Benghal dayflower is listed among the world’s worst weeds, affecting over 25 crops in 29 countries (Holm et al. 1977). Benghal dayflower has many characteristics that make it a very troublesome weed in Florida landscapes, nurseries, and other agricultural production areas. It was first recorded in Florida in 1928 and was designated as a legally noxious weed by the USDA in 1983 (Faden 1993). Due to its status as a legally noxious weed, presence of Benghal dayflower on nursery property can lead to quarantines, so identification and management is critical for nurseries. This article is written for green industry professionals and others to aid in the identification and management of Benghal dayflower in and around ornamental plants.
Other Common Names
Tropical spiderwort, jio, and Indian dayflower
Perennial herb but can grow as an annual in more temperate climates.
Benghal dayflower can grow in a wide variety of soil types but is most common and problematic in areas with moist and fertile soil. Benghal dayflower is usually not an issue in container-grown plants. In nurseries, it can be especially problematic in irrigation ditch banks and in areas that are irrigated. It can form dense stands in landscape beds, agricultural fields, roadsides, and other disturbed sites. It grows best in full sun but can also grow in shaded areas and is a common issue in shaded cut-foliage production areas and ferneries.
Benghal dayflower is native to Africa and tropical Asia. In the United States, it is found in many southeastern states and has been listed as a noxious weed by nine states, including Florida (USDA-NRCS 2019). Benghal dayflower has been found and vouchered in over 30 counties, primarily in north and central Florida (Wunderlin et al. 2020). It is also a troublesome weed in the eastern and southern African countries.
Benghal dayflower is a creeping perennial but may grow as an annual in more temperate climates of the United States. Stems are fleshy, light green in color, and readily root along the nodes on the stems. Stems can grow upright (erect) or semierect and grow up to a height of 4 to over 12 inches (Figure 1).
Benghal dayflower germinates during the late spring and summer months, most commonly in June or July in Florida (Sabila et al. 2012). Young leaves are ovate (egg-shaped), grow up to 1 to 2 inches in length, and usually have hairs (pubescence) on the leaves and petioles (Figure 2). Compared to other dayflower species (Commelina spp.), the young leaves of Benghal dayflower are much shorter and wider (Webster et al. 2005).
Stems are light green in color, succulent, round, and covered with fine hairs (pubescence) on the upper and lower leaf surface. The stems may climb if supported, or they may creep along the ground and root along the nodes on stems. The leaves are ovate to triangular-ovate (egg-like) in shape and almost two to three times longer than they are wide (Webster et al. 2005).

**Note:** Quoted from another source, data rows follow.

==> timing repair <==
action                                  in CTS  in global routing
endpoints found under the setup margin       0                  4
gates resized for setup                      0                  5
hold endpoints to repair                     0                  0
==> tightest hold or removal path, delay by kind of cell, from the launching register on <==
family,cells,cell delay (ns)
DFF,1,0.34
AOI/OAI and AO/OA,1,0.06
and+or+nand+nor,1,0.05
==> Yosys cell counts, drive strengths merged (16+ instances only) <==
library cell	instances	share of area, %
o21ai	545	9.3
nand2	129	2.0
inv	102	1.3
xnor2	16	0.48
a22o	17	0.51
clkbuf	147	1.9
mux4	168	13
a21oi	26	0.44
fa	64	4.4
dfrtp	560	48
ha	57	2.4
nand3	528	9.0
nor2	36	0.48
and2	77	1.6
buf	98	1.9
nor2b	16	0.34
File: src/rtl/tmr_pkg.sv
package tmr_pkg;
  localparam int unsigned CNT_W = 16;
  localparam int unsigned BYTE_W = 8;

  typedef enum logic [1:0] {
    ADDR_LO   = 2'd0,
    ADDR_HI   = 2'd1,
    ADDR_CTRL = 2'd2,
    ADDR_STAT = 2'd3
  } tmr_addr_e;

  localparam int unsigned CTL_RUN  = 0;
  localparam int unsigned CTL_EXT  = 1;
  localparam int unsigned CTL_SYNC = 2;
  localparam int unsigned CTL_PS_LSB = 3;
endpackage

File: src/rtl/tmr_edge_sync.sv
module tmr_edge_sync #(
  parameter int unsigned SYNC_N = 2
) (
  input  logic clk_i,
  input  logic rst_ni,
  input  logic d_i,
  output logic rise_o
);
  logic [SYNC_N:0] stg_q;

  for (genvar i = 0; i <= SYNC_N; i++) begin : g_stage
    if (i == 0) begin : g_first
      always_ff @(posedge clk_i or negedge rst_ni)
        if (!rst_ni) stg_q[0] <= 1'b0;
        else         stg_q[0] <= d_i;
    end else begin : g_next
      always_ff @(posedge clk_i or negedge rst_ni)
        if (!rst_ni) stg_q[i] <= 1'b0;
        else         stg_q[i] <= stg_q[i-1];
    end
  end

  assign rise_o = stg_q[SYNC_N-1] & ~stg_q[SYNC_N];
endmodule

File: src/rtl/tmr_prescaler.sv
module tmr_prescaler #(
  parameter int unsigned PS_W = 2
) (
  input  logic            clk_i,
  input  logic            rst_ni,
  input  logic            en_i,
  input  logic            clr_i,
  input  logic            ev_i,
  input  logic [PS_W-1:0] sel_i,
  output logic            tick_o
);
  localparam int unsigned CW = (1 << PS_W) - 1;

  logic [CW-1:0] cnt_q;
  logic [CW-1:0] lim;

  assign lim    = (CW'(1) << sel_i) - CW'(1);
  assign tick_o = en_i & ev_i & ~clr_i & (cnt_q == lim);

  always_ff @(posedge clk_i or negedge rst_ni) begin
    if (!rst_ni)          cnt_q <= '0;
    else if (clr_i)       cnt_q <= '0;
    else if (en_i && ev_i) cnt_q <= tick_o ? '0 : cnt_q + CW'(1);
  end
endmodule

File: src/rtl/cmp_timer16.sv
module cmp_timer16
  import tmr_pkg::*;
#(
  parameter int unsigned PS_W   = 2,
  parameter int unsigned SYNC_N = 2
) (
  input  logic              clk_i,
  input  logic              rst_ni,
  input  logic [1:0]        addr_i,
  input  logic              wr_en_i,
  input  logic              rd_en_i,
  input  logic [BYTE_W-1:0] wdata_i,
  output logic [BYTE_W-1:0] rdata_o,
  input  logic              ext_clk_i,
  input  logic              cmp_en_i,
  input  logic [CNT_W-1:0]  cmp_val_i,
  output logic              trig_o,
  output logic              irq_o
);
  localparam int unsigned CTL_W = CTL_PS_LSB + PS_W;
  localparam logic [CNT_W-1:0] CNT_MAX = '1;

  logic [CTL_W-1:0]  ctrl_q;
  logic [CNT_W-1:0]  count_q;
  logic [BYTE_W-1:0] hi_buf_q, hold_q;
  logic              flag_q, ien_q, match_q;

  logic ctl_run, ctl_ext, ctl_sync;
  logic wr_lo, wr_hi, wr_ctl, wr_stat;
  logic ext_rise, src_ev, tick, mode_ok, match, ovf;

  assign ctl_run  = ctrl_q[CTL_RUN];
  assign ctl_ext  = ctrl_q[CTL_EXT];
  assign ctl_sync = ctrl_q[CTL_SYNC];

  assign wr_lo   = wr_en_i && (addr_i == ADDR_LO);
  assign wr_hi   = wr_en_i && (addr_i == ADDR_HI);
  assign wr_ctl  = wr_en_i && (addr_i == ADDR_CTRL);
  assign wr_stat = wr_en_i && (addr_i == ADDR_STAT);

  tmr_edge_sync #(.SYNC_N(SYNC_N)) u_sync (
    .clk_i  (clk_i),
    .rst_ni (rst_ni),
    .d_i    (ext_clk_i),
    .rise_o (ext_rise)
  );

  assign src_ev = ctl_ext ? ext_rise : 1'b1;

  tmr_prescaler #(.PS_W(PS_W)) u_ps (
    .clk_i  (clk_i),
    .rst_ni (rst_ni),
    .en_i   (ctl_run),
    .clr_i  (wr_lo),
    .ev_i   (src_ev),
    .sel_i  (ctrl_q[CTL_PS_LSB +: PS_W]),
    .tick_o (tick)
  );

  // compare clear only valid for internal or synchronized external source
  assign mode_ok = !ctl_ext || ctl_sync;
  assign match   = ctl_run && cmp_en_i && mode_ok && (count_q == cmp_val_i);
  assign trig_o  = match && !match_q;
  assign ovf     = tick && !wr_lo && !match && (count_q == CNT_MAX);

  always_ff @(posedge clk_i or negedge rst_ni) begin
    if (!rst_ni) begin
      count_q  <= '0;
      ctrl_q   <= '0;
      hi_buf_q <= '0;
      hold_q   <= '0;
      match_q  <= 1'b0;
      ien_q    <= 1'b0;
    end else begin
      match_q <= match;
      if (wr_lo)     count_q <= {hi_buf_q, wdata_i};
      else if (tick) count_q <= match ? '0 : count_q + CNT_W'(1);
      if (wr_hi)  hi_buf_q <= wdata_i;
      if (wr_ctl) ctrl_q   <= wdata_i[CTL_W-1:0];
      if (wr_stat) ien_q   <= wdata_i[1];
      if (rd_en_i && addr_i == ADDR_LO) hold_q <= count_q[CNT_W-1:BYTE_W];
    end
  end

  always_ff @(posedge clk_i or negedge rst_ni) begin
    if (!rst_ni)                     flag_q <= 1'b0;
    else if (ovf)                    flag_q <= 1'b1;
    else if (wr_stat && !wdata_i[0]) flag_q <= 1'b0;
  end

  assign irq_o = flag_q & ien_q;

  always_comb begin
    unique case (addr_i)
      ADDR_LO:   rdata_o = count_q[BYTE_W-1:0];
      ADDR_HI:   rdata_o = hold_q;
      ADDR_CTRL: rdata_o = BYTE_W'(ctrl_q);
      default:   rdata_o = {{(BYTE_W-2){1'b0}}, ien_q, flag_q};
    endcase
  end
endmodule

The leaf blades have entire margin (no teeth or serrations) and parallel leaf veins (Figure 3). The leaf sheaths have red or white hairs at the tip of the sheath, which is a key identification characteristic of Benghal dayflower compared with other dayflower species (Figure 4).
Benghal dayflower has a thick fibrous root system with shallow rhizomes (Figure 5). It produces underground flowers that look like swollen nodes (Ferrell et al. 2004).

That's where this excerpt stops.